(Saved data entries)
*** Block opens ***

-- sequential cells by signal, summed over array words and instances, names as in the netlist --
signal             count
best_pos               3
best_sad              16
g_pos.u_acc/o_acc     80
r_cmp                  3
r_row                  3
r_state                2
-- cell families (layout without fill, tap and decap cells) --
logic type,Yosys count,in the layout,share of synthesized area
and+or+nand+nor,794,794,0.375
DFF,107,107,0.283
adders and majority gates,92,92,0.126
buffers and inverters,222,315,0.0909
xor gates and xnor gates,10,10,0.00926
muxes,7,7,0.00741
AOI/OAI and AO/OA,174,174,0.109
===== config.mk =====
export PLATFORM = sky130hd
export DESIGN_NAME = multicycle_controller
export DESIGN_NICKNAME = d
export VERILOG_FILES = /design/src/rtl/rv_ctrl_pkg.sv /design/src/rtl/mem_watchdog.sv /design/src/rtl/multicycle_controller.sv
export SDC_FILE = /design/constraint.sdc
export NUM_CORES = 1
export LEC_CHECK = 0
export CAP_MARGIN = 15
export CORE_MARGIN = 5
export CORE_UTILIZATION = 45
export CTS_CLUSTER_DIAMETER = 30
export DETAILED_ROUTE_END_ITERATION = 8
export GPL_TIMING_DRIVEN = 0
export PLACE_DENSITY_LB_ADDON = 0.1
export SLEW_MARGIN = 20
export SYNTH_ARGS = -nofsm -noshare
export SYNTH_HDL_FRONTEND = slang
export SYNTH_HIERARCHICAL = 1
export SYNTH_SLANG_ARGS = --single-unit
export TNS_END_PERCENT = 20

===== constraint.sdc =====
create_clock -name clk -period 2.3 [get_ports clk]
set_input_delay 0.23 -clock clk [delete_from_list [all_inputs] [get_ports clk]]
set_output_delay 0.23 -clock clk [all_outputs]
set_load 0.03 [all_outputs]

*** Block closes ***

Aim of the task: For this exercise, restate each of the entries without any deviation.

Answer to this task:
-- sequential cells by signal, summed over array words and instances, names as in the netlist --
signal             count
best_pos               3
best_sad              16
g_pos.u_acc/o_acc     80
r_cmp                  3
r_row                  3
r_state                2
-- cell families (layout without fill, tap and decap cells) --
logic type,Yosys count,in the layout,share of synthesized area
and+or+nand+nor,794,794,0.375
DFF,107,107,0.283
adders and majority gates,92,92,0.126
buffers and inverters,222,315,0.0909
xor gates and xnor gates,10,10,0.00926
muxes,7,7,0.00741
AOI/OAI and AO/OA,174,174,0.109
===== config.mk =====
export PLATFORM = sky130hd
export DESIGN_NAME = multicycle_controller
export DESIGN_NICKNAME = d
export VERILOG_FILES = /design/src/rtl/rv_ctrl_pkg.sv /design/src/rtl/mem_watchdog.sv /design/src/rtl/multicycle_controller.sv
export SDC_FILE = /design/constraint.sdc
export NUM_CORES = 1
export LEC_CHECK = 0
export CAP_MARGIN = 15
export CORE_MARGIN = 5
export CORE_UTILIZATION = 45
export CTS_CLUSTER_DIAMETER = 30
export DETAILED_ROUTE_END_ITERATION = 8
export GPL_TIMING_DRIVEN = 0
export PLACE_DENSITY_LB_ADDON = 0.1
export SLEW_MARGIN = 20
export SYNTH_ARGS = -nofsm -noshare
export SYNTH_HDL_FRONTEND = slang
export SYNTH_HIERARCHICAL = 1
export SYNTH_SLANG_ARGS = --single-unit
export TNS_END_PERCENT = 20

===== constraint.sdc =====
create_clock -name clk -period 2.3 [get_ports clk]
set_input_delay 0.23 -clock clk [delete_from_list [all_inputs] [get_ports clk]]
set_output_delay 0.23 -clock clk [all_outputs]
set_load 0.03 [all_outputs]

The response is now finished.